EXERCISE INPUT:

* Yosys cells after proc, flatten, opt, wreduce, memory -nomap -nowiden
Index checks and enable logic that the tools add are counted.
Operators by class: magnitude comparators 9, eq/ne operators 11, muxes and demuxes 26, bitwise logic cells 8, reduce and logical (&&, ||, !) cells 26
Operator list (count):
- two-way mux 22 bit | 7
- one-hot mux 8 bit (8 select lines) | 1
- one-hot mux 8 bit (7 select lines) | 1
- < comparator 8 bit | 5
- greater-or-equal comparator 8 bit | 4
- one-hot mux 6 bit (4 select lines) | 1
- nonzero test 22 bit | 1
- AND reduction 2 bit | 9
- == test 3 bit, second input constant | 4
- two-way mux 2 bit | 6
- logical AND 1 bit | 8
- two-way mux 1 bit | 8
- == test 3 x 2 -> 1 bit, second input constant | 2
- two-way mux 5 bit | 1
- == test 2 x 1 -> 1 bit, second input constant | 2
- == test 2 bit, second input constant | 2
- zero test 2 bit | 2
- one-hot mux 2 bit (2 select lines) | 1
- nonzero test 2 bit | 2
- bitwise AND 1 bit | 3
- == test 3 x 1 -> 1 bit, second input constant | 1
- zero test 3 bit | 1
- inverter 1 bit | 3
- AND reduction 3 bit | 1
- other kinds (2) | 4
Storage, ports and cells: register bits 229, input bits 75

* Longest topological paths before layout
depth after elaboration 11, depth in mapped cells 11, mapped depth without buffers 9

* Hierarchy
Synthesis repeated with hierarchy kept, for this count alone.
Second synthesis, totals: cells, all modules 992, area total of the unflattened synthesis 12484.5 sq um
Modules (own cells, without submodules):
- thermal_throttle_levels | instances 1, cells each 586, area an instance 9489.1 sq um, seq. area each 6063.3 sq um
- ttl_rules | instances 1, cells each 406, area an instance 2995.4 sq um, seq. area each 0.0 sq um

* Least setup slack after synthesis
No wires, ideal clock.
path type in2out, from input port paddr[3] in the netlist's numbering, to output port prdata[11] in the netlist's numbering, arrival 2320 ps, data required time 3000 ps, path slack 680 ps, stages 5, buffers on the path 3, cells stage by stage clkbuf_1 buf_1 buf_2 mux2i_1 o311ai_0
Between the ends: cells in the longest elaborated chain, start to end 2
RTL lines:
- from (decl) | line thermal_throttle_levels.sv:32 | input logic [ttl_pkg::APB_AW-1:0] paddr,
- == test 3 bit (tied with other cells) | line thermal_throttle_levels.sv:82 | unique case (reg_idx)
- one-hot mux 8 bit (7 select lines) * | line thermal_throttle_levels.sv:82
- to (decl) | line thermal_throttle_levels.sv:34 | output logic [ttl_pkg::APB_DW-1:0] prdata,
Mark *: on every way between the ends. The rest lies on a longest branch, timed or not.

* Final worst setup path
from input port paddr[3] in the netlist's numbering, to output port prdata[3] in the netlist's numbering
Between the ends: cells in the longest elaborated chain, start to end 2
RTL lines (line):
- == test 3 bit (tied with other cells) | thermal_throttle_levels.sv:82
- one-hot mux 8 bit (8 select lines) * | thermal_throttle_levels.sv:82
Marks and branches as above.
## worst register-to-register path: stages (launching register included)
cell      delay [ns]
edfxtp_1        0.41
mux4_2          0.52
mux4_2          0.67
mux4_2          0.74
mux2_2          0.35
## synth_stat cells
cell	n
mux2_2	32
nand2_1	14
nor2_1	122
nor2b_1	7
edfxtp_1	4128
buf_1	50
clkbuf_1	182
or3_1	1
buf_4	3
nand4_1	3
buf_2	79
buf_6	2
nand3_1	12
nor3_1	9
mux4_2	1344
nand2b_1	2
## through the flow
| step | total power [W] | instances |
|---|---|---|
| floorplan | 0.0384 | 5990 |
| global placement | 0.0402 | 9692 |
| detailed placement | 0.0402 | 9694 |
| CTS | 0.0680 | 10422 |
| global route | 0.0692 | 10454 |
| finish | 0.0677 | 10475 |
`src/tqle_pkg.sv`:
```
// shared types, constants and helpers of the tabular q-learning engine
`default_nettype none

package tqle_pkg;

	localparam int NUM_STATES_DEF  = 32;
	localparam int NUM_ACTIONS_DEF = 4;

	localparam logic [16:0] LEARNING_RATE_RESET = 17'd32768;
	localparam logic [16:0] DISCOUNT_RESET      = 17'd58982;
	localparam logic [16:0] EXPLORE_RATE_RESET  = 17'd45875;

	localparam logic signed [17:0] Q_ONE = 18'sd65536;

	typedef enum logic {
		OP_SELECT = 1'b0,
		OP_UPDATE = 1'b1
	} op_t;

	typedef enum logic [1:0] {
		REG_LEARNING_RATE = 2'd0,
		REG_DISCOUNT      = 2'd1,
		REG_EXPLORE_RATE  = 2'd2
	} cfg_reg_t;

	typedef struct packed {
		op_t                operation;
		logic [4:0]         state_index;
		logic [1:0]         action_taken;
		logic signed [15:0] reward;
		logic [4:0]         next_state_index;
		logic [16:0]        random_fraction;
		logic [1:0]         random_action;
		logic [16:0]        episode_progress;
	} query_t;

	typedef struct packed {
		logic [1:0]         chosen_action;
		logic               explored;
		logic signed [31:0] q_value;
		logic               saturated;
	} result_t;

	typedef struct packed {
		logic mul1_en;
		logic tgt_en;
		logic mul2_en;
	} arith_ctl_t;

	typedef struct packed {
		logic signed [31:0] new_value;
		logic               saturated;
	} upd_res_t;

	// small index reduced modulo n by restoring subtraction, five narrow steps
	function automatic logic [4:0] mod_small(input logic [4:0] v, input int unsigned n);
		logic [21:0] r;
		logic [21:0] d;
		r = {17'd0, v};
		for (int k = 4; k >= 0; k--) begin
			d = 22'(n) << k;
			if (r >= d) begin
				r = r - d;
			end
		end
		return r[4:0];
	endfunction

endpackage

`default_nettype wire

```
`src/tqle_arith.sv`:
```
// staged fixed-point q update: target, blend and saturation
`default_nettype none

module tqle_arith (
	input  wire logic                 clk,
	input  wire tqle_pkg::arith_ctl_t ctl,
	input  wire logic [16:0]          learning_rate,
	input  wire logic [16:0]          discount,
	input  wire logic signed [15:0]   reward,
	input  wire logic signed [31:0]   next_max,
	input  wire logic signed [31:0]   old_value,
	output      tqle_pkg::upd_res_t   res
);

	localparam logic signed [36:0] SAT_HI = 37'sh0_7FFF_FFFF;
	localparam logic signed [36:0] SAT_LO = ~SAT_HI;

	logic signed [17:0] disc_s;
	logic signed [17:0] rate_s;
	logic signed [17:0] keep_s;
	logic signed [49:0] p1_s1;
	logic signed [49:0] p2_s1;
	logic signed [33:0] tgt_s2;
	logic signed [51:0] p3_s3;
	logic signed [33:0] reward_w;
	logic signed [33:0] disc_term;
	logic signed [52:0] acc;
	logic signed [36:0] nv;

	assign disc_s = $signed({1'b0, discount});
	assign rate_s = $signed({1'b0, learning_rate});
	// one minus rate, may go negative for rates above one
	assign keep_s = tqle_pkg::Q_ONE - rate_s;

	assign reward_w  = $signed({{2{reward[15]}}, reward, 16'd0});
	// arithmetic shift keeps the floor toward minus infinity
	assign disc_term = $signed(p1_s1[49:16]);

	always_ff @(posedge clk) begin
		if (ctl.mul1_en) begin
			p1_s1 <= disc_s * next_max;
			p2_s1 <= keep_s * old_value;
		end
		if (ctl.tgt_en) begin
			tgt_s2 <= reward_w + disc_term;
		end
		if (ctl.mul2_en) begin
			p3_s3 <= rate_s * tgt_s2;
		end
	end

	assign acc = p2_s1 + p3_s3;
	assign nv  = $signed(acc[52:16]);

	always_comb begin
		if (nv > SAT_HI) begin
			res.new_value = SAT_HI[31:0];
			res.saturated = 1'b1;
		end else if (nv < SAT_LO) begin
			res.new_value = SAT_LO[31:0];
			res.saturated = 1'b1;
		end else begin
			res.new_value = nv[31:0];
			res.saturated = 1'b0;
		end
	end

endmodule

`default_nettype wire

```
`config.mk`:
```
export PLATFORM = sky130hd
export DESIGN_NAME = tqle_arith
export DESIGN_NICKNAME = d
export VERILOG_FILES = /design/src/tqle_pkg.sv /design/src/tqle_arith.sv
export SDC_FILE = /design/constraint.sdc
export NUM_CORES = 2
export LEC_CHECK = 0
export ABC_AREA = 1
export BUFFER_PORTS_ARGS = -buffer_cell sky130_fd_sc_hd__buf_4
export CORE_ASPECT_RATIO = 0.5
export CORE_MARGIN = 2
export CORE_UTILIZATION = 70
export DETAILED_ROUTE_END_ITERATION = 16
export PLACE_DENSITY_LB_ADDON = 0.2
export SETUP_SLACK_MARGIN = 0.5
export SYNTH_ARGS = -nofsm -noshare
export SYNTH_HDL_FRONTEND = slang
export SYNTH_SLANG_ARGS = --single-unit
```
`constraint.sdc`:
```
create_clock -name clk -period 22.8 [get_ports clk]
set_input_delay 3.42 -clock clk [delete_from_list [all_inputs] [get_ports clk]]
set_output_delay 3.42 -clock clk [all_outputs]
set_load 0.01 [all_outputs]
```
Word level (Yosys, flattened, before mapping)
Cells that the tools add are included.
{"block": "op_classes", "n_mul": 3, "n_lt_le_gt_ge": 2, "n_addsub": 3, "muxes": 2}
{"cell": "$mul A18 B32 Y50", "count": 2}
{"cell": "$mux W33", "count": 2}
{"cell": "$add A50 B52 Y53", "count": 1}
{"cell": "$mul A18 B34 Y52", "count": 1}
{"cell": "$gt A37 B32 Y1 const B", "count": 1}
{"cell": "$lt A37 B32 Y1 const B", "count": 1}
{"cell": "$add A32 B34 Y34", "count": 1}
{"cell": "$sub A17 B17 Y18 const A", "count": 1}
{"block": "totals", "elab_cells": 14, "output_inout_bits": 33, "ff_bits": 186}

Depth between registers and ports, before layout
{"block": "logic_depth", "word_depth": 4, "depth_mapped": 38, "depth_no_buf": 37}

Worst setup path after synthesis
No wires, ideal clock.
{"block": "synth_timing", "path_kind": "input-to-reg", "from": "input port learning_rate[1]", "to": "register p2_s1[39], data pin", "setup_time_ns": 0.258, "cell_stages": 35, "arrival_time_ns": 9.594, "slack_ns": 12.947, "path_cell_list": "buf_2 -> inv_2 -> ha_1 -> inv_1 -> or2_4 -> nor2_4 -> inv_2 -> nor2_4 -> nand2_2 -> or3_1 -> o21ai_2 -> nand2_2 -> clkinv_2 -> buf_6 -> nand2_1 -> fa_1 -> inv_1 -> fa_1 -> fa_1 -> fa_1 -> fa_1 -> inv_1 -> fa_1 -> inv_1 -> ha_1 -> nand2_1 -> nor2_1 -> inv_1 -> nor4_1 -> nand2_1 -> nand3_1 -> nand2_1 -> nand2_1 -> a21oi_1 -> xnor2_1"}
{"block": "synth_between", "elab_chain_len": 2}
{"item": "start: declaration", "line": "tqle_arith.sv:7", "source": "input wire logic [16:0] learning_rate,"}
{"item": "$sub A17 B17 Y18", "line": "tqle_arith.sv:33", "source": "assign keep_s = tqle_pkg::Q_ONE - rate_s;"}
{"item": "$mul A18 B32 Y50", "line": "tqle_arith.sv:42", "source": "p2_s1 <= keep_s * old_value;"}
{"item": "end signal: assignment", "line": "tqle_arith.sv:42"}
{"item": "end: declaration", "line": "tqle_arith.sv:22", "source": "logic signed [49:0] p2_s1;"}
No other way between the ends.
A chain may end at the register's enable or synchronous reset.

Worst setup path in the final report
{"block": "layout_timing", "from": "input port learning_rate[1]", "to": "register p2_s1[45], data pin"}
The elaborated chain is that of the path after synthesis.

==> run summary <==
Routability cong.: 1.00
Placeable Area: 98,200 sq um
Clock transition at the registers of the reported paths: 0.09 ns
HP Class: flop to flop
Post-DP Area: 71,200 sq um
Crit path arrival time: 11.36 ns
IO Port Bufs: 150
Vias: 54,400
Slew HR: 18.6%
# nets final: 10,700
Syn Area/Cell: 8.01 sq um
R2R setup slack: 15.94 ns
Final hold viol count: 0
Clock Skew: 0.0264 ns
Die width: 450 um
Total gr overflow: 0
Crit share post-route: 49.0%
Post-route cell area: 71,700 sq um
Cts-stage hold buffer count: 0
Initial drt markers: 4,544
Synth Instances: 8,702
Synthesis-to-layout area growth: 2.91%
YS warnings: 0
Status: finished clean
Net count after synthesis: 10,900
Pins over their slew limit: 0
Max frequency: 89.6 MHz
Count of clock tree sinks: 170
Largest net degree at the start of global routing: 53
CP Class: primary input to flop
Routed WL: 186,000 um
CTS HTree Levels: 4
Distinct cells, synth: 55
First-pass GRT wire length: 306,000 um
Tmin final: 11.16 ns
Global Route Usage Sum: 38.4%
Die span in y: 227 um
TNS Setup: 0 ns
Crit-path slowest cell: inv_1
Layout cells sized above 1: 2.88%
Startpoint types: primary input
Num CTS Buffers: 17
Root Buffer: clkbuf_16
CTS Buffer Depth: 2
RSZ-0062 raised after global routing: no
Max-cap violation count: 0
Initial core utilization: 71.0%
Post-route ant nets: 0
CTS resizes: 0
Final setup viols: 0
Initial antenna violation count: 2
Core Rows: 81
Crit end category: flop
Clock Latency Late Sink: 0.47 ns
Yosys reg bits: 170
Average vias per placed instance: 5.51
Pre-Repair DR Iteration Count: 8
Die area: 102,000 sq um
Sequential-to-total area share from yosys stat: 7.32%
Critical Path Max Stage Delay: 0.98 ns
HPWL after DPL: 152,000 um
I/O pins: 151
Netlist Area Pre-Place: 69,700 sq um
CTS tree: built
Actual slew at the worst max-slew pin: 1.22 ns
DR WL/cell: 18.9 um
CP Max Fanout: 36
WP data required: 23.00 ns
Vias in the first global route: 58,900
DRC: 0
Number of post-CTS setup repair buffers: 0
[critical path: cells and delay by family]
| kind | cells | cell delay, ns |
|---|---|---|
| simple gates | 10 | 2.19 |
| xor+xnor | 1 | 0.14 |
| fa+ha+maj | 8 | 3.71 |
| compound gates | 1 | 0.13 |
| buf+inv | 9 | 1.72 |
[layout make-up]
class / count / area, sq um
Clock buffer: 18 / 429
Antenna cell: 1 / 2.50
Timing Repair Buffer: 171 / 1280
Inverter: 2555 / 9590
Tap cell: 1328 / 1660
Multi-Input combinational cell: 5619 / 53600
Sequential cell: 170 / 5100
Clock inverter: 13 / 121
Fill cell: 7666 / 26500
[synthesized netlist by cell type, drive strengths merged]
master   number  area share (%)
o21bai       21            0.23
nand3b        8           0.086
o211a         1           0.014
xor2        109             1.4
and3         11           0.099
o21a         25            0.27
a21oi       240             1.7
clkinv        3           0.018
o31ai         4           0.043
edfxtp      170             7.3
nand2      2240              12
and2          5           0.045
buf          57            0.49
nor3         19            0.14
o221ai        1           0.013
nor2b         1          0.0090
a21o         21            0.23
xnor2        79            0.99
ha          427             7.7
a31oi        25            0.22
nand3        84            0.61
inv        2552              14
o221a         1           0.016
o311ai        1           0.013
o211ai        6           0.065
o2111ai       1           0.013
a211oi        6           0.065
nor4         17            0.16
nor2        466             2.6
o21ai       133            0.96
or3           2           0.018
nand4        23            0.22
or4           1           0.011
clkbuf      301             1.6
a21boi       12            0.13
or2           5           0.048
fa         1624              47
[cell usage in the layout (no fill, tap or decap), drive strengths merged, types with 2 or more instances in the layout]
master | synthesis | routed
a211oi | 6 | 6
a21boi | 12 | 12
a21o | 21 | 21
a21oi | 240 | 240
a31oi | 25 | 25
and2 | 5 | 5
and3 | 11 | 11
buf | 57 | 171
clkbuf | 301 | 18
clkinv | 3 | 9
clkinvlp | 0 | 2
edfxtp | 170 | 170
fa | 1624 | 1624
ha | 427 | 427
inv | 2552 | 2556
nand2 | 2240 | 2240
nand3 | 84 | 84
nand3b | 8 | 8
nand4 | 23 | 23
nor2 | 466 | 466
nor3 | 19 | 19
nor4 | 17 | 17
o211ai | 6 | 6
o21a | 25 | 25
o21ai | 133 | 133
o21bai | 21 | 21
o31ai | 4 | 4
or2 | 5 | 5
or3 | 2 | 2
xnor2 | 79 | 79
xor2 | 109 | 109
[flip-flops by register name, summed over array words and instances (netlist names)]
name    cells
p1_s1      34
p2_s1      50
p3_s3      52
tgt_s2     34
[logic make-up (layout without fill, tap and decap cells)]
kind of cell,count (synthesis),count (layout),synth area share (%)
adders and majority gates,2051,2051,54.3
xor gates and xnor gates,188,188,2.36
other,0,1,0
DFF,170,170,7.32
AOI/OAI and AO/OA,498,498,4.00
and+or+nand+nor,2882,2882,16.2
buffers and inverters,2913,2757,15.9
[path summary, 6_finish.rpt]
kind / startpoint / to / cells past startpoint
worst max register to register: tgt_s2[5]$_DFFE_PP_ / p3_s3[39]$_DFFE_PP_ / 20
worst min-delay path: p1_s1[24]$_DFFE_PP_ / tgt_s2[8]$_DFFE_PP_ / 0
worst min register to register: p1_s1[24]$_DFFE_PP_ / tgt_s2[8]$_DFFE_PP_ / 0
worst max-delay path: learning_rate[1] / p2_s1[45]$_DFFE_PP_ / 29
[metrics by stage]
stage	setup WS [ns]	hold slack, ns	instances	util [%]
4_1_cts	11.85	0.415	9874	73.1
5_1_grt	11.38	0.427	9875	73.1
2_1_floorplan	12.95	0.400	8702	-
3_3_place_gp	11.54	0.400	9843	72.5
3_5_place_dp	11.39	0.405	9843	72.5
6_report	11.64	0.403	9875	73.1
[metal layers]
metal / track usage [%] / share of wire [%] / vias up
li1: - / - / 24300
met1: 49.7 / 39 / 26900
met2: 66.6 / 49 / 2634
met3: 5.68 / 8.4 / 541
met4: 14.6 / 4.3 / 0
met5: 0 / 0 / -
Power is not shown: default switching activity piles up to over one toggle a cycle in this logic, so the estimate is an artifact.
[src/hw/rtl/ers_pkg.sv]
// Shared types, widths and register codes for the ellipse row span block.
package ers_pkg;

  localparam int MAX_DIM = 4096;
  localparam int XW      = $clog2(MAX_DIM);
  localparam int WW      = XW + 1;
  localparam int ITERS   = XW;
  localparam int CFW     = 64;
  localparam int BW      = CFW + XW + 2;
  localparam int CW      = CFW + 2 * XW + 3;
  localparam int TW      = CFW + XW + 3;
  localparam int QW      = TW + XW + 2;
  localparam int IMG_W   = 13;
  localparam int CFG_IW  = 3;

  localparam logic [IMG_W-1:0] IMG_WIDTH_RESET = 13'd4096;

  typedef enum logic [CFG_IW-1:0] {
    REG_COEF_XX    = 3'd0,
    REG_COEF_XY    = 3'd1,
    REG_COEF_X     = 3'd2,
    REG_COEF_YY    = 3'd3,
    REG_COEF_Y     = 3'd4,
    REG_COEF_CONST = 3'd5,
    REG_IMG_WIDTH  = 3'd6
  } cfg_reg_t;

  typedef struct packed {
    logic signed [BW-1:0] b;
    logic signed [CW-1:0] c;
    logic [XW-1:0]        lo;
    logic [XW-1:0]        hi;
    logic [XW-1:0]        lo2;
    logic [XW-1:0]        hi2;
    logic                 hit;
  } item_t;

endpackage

EXERCISE INSTRUCTIONS: The reply should hold only the lines of the listing above starting at the line containing "- bitwise AND 1 bit | 3" and ending at the line containing "- thermal_throttle_levels |", exactly as written.

EXPECTED OUTPUT:
- bitwise AND 1 bit | 3
- == test 3 x 1 -> 1 bit, second input constant | 1
- zero test 3 bit | 1
- inverter 1 bit | 3
- AND reduction 3 bit | 1
- other kinds (2) | 4
Storage, ports and cells: register bits 229, input bits 75

* Longest topological paths before layout
depth after elaboration 11, depth in mapped cells 11, mapped depth without buffers 9

* Hierarchy
Synthesis repeated with hierarchy kept, for this count alone.
Second synthesis, totals: cells, all modules 992, area total of the unflattened synthesis 12484.5 sq um
Modules (own cells, without submodules):
- thermal_throttle_levels | instances 1, cells each 586, area an instance 9489.1 sq um, seq. area each 6063.3 sq um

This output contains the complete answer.